Cependant, après cinquante-sept ans d’indépendance, une trop grande partie de la population congolaise vit encore dans des quartiers insalubres. Les maisons sont construites en matériaux non durables et sont exposées à des risques d’intempéries récurrents.

Comme dans de nombreux pays d’Afrique ou d’Europe, les prix des loyers au Congo suivent la loi de l’offre et de la demande. Dans les quartiers résidentiels de Brazzaville, le loyer pour un appartement cinq pièces est de 400 000 F CFA et de 750 000 F CFA pour une villa. A Pointe-Noire, les prix des locations sont encore plus élevés. De plus, il est nécessaire de disposer d’un groupe électrogène et d’ajouter des frais de gardiennage, de jour comme de nuit.

Il existe à Brazzaville des logements dont le coût à l’acquisition s’élève à 65 millions de FCFA. Lorsqu’on sait qu’un cadre gagne en moyenne 422 000 FCFA par mois (et que le pouvoir d’achat du Congolais moyen est d’environ 150 000 FCFA par mois), on imagine mal comment les membres des classes moyennes pourraient acquérir de telles maisons en location/acquisition.

Malgré un développement très significatif de l’immobilier, les Congolais ont du mal à trouver un logement décent et à un prix raisonnable. Les logements construits par l’État à Bacongo ou à la cité du Clairon, à Brazzaville, leur sont difficilement accessibles. Le coût trop élevé et les interminables procédures pour les acquérir ont découragé de nombreuses familles. Souvent, les gens doivent se contenter d’acheter pour un à trois millions de FCFA environ, une parcelle de terrain de 400 mètres carrés (20 m sur 20) dans les banlieues, à la merci des phénomènes naturels comme les inondations, les érosions, l’ensablement, pour espérer bâtir ensuite une maison familiale.

Pendant la période du boom pétrolier (2004-2014), l’État congolais a réalisé des programmes immobiliers dans plusieurs villes comme pour répondre à la demande toujours croissante en logements. Les principales villes congolaises ont bénéficié de programmes de construction de logements sociaux. Brazzaville a engrangé plus de la moitié de ces programmes, dans les quartiers de Bacongo, de Mpila, Camp Clairon, Camp 15-août au centre-ville, et dans la nouvelle commune de Kintélé. Dans les départements, à Oyo, Kinkala, Dolisie, Owando et Pointe-Noire, les programmes immobiliers de construction de logements ont permis l’émergence de maisons modernes. Dans certaines villes secondaires, des fonctionnaires, évoluant essentiellement dans les secteurs de l’éducation et la santé, bénéficient désormais de logements de fonction d’un standing moderne, grâce à la politique de municipalisation accélérée. La rénovation des immeubles ayant appartenu à la Direction centrale des logements et bâtiments de l’État participe de cette politique.

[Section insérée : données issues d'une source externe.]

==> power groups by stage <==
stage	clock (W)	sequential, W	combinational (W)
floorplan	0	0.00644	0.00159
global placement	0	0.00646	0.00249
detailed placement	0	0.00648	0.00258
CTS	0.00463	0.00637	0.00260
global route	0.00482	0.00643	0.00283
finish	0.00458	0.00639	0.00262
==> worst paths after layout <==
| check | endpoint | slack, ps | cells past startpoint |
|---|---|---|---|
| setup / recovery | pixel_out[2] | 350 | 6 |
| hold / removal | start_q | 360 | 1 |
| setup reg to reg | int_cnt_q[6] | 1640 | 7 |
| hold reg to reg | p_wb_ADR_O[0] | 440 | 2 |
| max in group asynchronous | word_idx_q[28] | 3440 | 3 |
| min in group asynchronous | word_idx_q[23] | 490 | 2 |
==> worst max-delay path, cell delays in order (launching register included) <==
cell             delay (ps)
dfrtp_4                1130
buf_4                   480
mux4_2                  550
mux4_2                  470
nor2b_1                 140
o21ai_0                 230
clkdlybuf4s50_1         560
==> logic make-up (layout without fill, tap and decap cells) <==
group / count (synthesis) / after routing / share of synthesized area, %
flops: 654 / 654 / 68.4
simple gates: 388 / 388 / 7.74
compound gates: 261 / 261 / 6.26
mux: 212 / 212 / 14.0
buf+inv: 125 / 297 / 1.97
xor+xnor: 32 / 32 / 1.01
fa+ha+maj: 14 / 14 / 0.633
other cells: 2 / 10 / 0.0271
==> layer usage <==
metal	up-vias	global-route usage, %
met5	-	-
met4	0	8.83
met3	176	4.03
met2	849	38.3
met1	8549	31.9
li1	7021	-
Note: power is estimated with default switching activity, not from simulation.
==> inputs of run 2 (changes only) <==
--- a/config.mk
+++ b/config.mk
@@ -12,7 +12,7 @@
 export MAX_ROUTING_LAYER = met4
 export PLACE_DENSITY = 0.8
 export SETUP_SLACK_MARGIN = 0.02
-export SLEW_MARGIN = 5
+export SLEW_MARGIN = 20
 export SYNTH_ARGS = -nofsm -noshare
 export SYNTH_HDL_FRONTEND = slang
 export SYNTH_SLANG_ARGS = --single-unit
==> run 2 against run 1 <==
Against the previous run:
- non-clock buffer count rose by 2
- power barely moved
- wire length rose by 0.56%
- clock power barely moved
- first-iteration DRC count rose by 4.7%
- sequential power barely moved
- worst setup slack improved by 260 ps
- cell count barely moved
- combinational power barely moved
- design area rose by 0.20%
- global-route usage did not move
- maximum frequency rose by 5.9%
==> config.mk <==
export PLATFORM = sky130hd
export DESIGN_NAME = sdram_read_responder
export DESIGN_NICKNAME = d
export VERILOG_FILES = /design/src/rtl/sdram_read_responder.sv
export SDC_FILE = /design/constraint.sdc
export NUM_CORES = 1
export LEC_CHECK = 0
export CAP_MARGIN = 20
export CORE_UTILIZATION = 45
export CTS_CLUSTER_DIAMETER = 120
export DETAILED_ROUTE_END_ITERATION = 12
export GPL_ROUTABILITY_DRIVEN = 1
export PLACE_DENSITY_LB_ADDON = 0.2
export SLEW_MARGIN = 15
export SYNTH_ARGS = -nofsm -noshare
export SYNTH_HDL_FRONTEND = slang
export SYNTH_SLANG_ARGS = --single-unit
==> constraint.sdc <==
create_clock -name clk -period 13.33 [get_ports clk]
set_input_delay 1.333 -clock clk [delete_from_list [all_inputs] [get_ports clk]]
set_output_delay 1.333 -clock clk [all_outputs]
set_load 0.01 [all_outputs]
--- src/rtl/bcd_serial_add_ctrl.sv ---
// Digit-serial packed-BCD adder: one shared single-digit BCD adder,
// processing one digit per RUN cycle, least significant digit first.
module bcd_serial_add_ctrl #(
  parameter int unsigned NDIGITS = 4
) (
  input  logic                   clk,
  input  logic                   rst_n,
  input  logic                   start,
  input  logic [4*NDIGITS-1:0]   a,
  input  logic [4*NDIGITS-1:0]   b,
  input  logic                   cin,
  output logic [4*NDIGITS-1:0]   sum,
  output logic                   cout,
  output logic                   busy,
  output logic                   done,
  output logic                   err
);

  localparam int unsigned W  = 4 * NDIGITS;
  localparam int unsigned IW = (NDIGITS > 1) ? $clog2(NDIGITS) : 1;

  typedef enum logic [1:0] {
    IDLE = 2'd0,
    RUN  = 2'd1,
    DONE = 2'd2
  } state_t;

  state_t          state_q;
  logic [W-1:0]    a_q;
  logic [W-1:0]    b_q;
  logic            c_q;
  logic [IW-1:0]   idx_q;
  logic [W-1:0]    sum_q;
  logic [W-1:0]    sum_d;
  logic            cout_q;
  logic            err_q;
  logic            busy_q;
  logic            done_q;

  logic [3:0]      dig_a;
  logic [3:0]      dig_b;
  logic [4:0]      raw;
  logic [3:0]      raw_adj;
  logic [3:0]      dsum;
  logic            dcarry;
  logic            dig_bad;
  logic            last;

  // Select the current digit pair, run the shared BCD digit adder and
  // merge its result into the selected sum digit.
  always_comb begin
    dig_a = '0;
    dig_b = '0;
    for (int unsigned i = 0; i < NDIGITS; i++) begin
      if (idx_q == IW'(i)) begin
        dig_a = a_q[4*i +: 4];
        dig_b = b_q[4*i +: 4];
      end
    end
    raw     = {1'b0, dig_a} + {1'b0, dig_b} + {4'b0000, c_q};
    // Only the low nibble of raw+6 is kept, so adding in 4 bits is exact.
    raw_adj = raw[3:0] + 4'd6;
    dcarry  = (raw > 5'd9);
    dsum    = dcarry ? raw_adj : raw[3:0];
    dig_bad = (dig_a > 4'd9) || (dig_b > 4'd9);
    last    = (idx_q == IW'(NDIGITS - 1));
    sum_d   = sum_q;
    for (int unsigned i = 0; i < NDIGITS; i++) begin
      if (idx_q == IW'(i)) begin
        sum_d[4*i +: 4] = dsum;
      end
    end
  end

  // Control FSM with registered status outputs and the datapath registers.
  always_ff @(posedge clk or negedge rst_n) begin
    if (!rst_n) begin
      state_q <= IDLE;
      a_q     <= '0;
      b_q     <= '0;
      c_q     <= 1'b0;
      idx_q   <= '0;
      sum_q   <= '0;
      cout_q  <= 1'b0;
      err_q   <= 1'b0;
      busy_q  <= 1'b0;
      done_q  <= 1'b0;
    end else begin
      case (state_q)
        IDLE: begin
          if (start) begin
            a_q     <= a;
            b_q     <= b;
            c_q     <= cin;
            idx_q   <= '0;
            sum_q   <= '0;
            cout_q  <= 1'b0;
            err_q   <= 1'b0;
            busy_q  <= 1'b1;
            state_q <= RUN;
          end
        end
        RUN: begin
          sum_q <= sum_d;
          c_q   <= dcarry;
          err_q <= err_q | dig_bad;
          if (last) begin
            cout_q  <= dcarry;
            idx_q   <= '0;
            busy_q  <= 1'b0;
            done_q  <= 1'b1;
            state_q <= DONE;
          end else begin
            idx_q <= idx_q + IW'(1);
          end
        end
        DONE: begin
          done_q  <= 1'b0;
          state_q <= IDLE;
        end
        default: begin
          busy_q  <= 1'b0;
          done_q  <= 1'b0;
          state_q <= IDLE;
        end
      endcase
    end
  end

  assign sum  = sum_q;
  assign cout = cout_q;
  assign err  = err_q;
  assign busy = busy_q;
  assign done = done_q;

endmodule

--- config.mk ---
export PLATFORM = sky130hd
export DESIGN_NAME = bcd_serial_add_ctrl
export DESIGN_NICKNAME = d
export VERILOG_FILES = /design/src/rtl/bcd_serial_add_ctrl.sv
export SDC_FILE = /design/constraint.sdc
export NUM_CORES = 1
export LEC_CHECK = 0
export ABC_CLOCK_PERIOD_IN_PS = 3700
export BUFFER_PORTS_ARGS = -buffer_cell sky130_fd_sc_hd__buf_2
export CORE_AREA = 2 2 79 81
export DETAILED_ROUTE_END_ITERATION = 16
export DIE_AREA = 0 0 81 83
export HOLD_SLACK_MARGIN = 0.02
export PLACE_DENSITY = 0.73
export SETUP_SLACK_MARGIN = 0.02
export SYNTH_ARGS = -nofsm -noshare
export SYNTH_HDL_FRONTEND = slang
export SYNTH_SLANG_ARGS = --single-unit
--- constraint.sdc ---
create_clock -name clk -period 3.7 [get_ports clk]
set_input_delay 0.74 -clock clk [delete_from_list [all_inputs] [get_ports clk]]
set_output_delay 0.74 -clock clk [all_outputs]
set_load 0.05 [all_outputs]
==> flow_summary.rst, run 1 <==
.. list-table::
   :header-rows: 1

   * - Metric
     - Value
   * - Ordered cell list for the critical path
     - inv_1 -> ha_2 -> nand3b_1 -> a21oi_2 -> a21oi_1 -> nor2_1 -> a21oi_1 -> fa_2 -> fa_2 -> xnor2_2 -> inv_1 -> ha_2 -> nand2_1 -> o21ai_1 -> or3_4 -> a311oi_4 -> o21ai_1
   * - Mean instance size in the synthesized netlist
     - 11.0 µm²
   * - Library cell occupying the most area in the post-synthesis netlist
     - dfrtp_1
   * - Launching element type of the critical path
     - register
   * - Filler cell count
     - 521
   * - Final Max Tran Viols
     - 0
   * - Final WL
     - 5880 µm
   * - Cell count of the worst reg-to-reg path
     - 17
   * - Register bit total from synthesis
     - 57
   * - Finish-stage setup viols
     - 0
   * - Worst EP required
     - 3.91 ns
   * - Final Wtd Congestion
     - 0.848
   * - Met1 wire length
     - 2650 µm
   * - Metal3 WL
     - 348 µm
   * - Mapped cell area
     - 2760 µm²
   * - Detailed route wirelength on metal2
     - 2790 µm
   * - Layout overhead on the synthesized area
     - 22.0%
   * - DRC viols
     - 0
   * - Pin count of the biggest net entering global routing
     - 50
   * - Share of final-layout standard cells stronger than drive strength 1
     - 39.0%
   * - Number of antenna violations at the first check in global routing
     - 0
   * - Register cell area after layout
     - 1430 µm²
   * - Global-route wire length before repair
     - 9970 µm
   * - Count of endpoints failing hold in the final timing report
     - 0
   * - Mean routed wirelength per cell
     - 15.0 µm
   * - Critical Path Stages
     - 17
   * - Yosys warnings
     - 0
   * - Worst hold slack after final layout
     - 0.478 ns
   * - Hold Path Class
     - register to register
   * - H-tree level count
     - 3
   * - Worst setup path startpoint
     - idx_q[1]
   * - Async set or reset register ratio after synthesis
     - 100%
   * - CTS sink cnt
     - 57
   * - Largest fanout on the critical path
     - 6
   * - Reg-to-Reg End
     - sum[2]
   * - Setup Skew
     - 0.00862 ns
   * - Grt ovf
     - 0
   * - Reported max-cap violation count
     - 0
   * - Slew margin rel.
     - 30.2%
   * - Final Cycle Share
     - 94.8%
   * - Highest Clock Rate
     - 285 MHz
   * - Number of global-route vias before repair
     - 2164
   * - I/O Pins
     - 56
   * - Max clock buf depth
     - 2
   * - Worst setup EP type
     - register
   * - Number of vias in the routed layout
     - 2112
   * - Nets
     - 359
   * - CTS tree
     - done
   * - Syn nets
     - 297
   * - Antenna diode count
     - 0
   * - Cell Rows
     - 28
   * - Largest incremental delay on the critical path
     - 0.42 ns
   * - Status
     - finished, final reports clean
   * - Clock-pin transition on the worst setup and hold timing paths
     - 0.07 ns
   * - Least-Margin Pin Slew
     - 1.05 ns
   * - Multi-input logic area
     - 1260 µm²
   * - Sequential cell area fraction in the yosys report
     - 51.7%
   * - Register-to-register setup slack
     - 0.19 ns
   * - Top cells by area, synth
     - dfrtp_1 52%, mux2_2 13%, a21oi_1 3.6%, ha_1 3.6%, nand2_1 2.7%
   * - HPWL after DPL
     - 4290 µm
   * - Clock network latency to the later pin of the worst-skew pair
     - 0.34 ns
   * - Die H
     - 83 µm
   * - First-pass DRT Iterations
     - 4
   * - Area of placed instances
     - 3130 µm²
   * - Die Area
     - 6720 µm²
   * - Number of routed nets with antenna violations
     - 0
   * - Number of input and output port buffers inserted
     - 55
   * - Period minus WS final
     - 3.51 ns
   * - Number of different library cells in the post-synthesis netlist
     - 40
   * - Initial core utilization
     - 47.4%
   * - Setup TNS
     - 0 ns
   * - Floorplan core area
     - 5820 µm²
   * - Final cell count without fillers
     - 393
   * - Iteration-0 DRC count of the detailed router
     - 96
   * - Design area
     - 3370 µm²
   * - Per-cell via count in the routed design
     - 5.37
   * - Classification of the worst setup path
     - register to register
   * - Global-route usage over all layers
     - 19.4%
   * - Placed Cells
     - 375
   * - Worst setup endpoint
     - sum[2]
   * - Number of instances in the synthesized netlist
     - 251
   * - Buffers and inverters on the worst path
     - 2
   * - Slowest stage cell, crit path
     - fa_2
   * - Number of buffers created by CTS
     - 9
   * - Die extent in x
     - 81 µm
   * - Share of the synthesized area in the top cell type
     - 51.7%
   * - Highest metal layer with signal wires
     - met4
   * - Most frequently used flop master after synthesis
     - dfrtp_1
   * - Cell family contributing the most delay on the critical path
     - adder cells
   * - Clock root buffer master
     - clkbuf_8
   * - Critical path data arrival time
     - 3.71 ns
   * - Post-synth EDFFs
     - 0
   * - Critical R2R Launch
     - idx_q[1]
## tightest hold or removal path: stages, from the launching register on
cell	delay, ns
dfrtp_1	0.34
nand2_1	0.04
o21ai_0	0.06
## worst min-delay path by stage
stage | from | slack (ns) | to | cells past startpoint
after floorplan | rst_n | 0.44 | a_q[0] | 0
after detailed placement | sum[12] | 0.47 | sum[12] | 2
after global placement | sum[12] | 0.46 | sum[12] | 2
final | sum[12] | 0.48 | sum[12] | 2
after CTS | sum[12] | 0.48 | sum[12] | 2
after global routing | cout | 0.53 | cout | 1
## state kept, by name, summed over array words and instances, names as in the netlist
signal and flops:
busy 1, c_q 1, a_q 16, done 1, sum 16, state_q 2, idx_q 2, cout 1
b_q 16, err 1
## kinds of logic after synthesis
group	synth area share, %
compound gates	14.3
flops	51.7
simple gates	10.3
mux	13.4
buf+inv	4.31
fa+ha+maj	5.08
xor+xnor	0.907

Aujourd’hui, tout le monde le sait, avec la crise économique qui sévit dans le pays depuis pratiquement 2015, le secteur de l’immobilier est dans la récession. Ce qui a entraîné un arrêt des programmes de construction de logements et une baisse significative des coûts des loyers.

Pour contribuer à résorber la crise du logement dans le pays, le gouvernement a créé la Banque congolaise de l’habitat, avec un capital porté à dix milliards de F CFA. Un outil dont les Congolais devraient se servir pour acquérir des logements, en prenant des crédits à moyen terme. De plus, une nouvelle société de promotion immobilière a vu le jour, afin de faciliter l’accès de la population aux logements modernes construits par les pouvoirs publics.

On peut aussi se féliciter de la baisse générale des prix des matériaux de construction, particulièrement le ciment. Dans un pays où l’auto-construction est encore le moyen le plus répandu pour avoir une maison, la baisse du prix du ciment grâce à l’implantation de trois ou quatre nouvelles cimenteries est un facteur important d’accès à un logement décent.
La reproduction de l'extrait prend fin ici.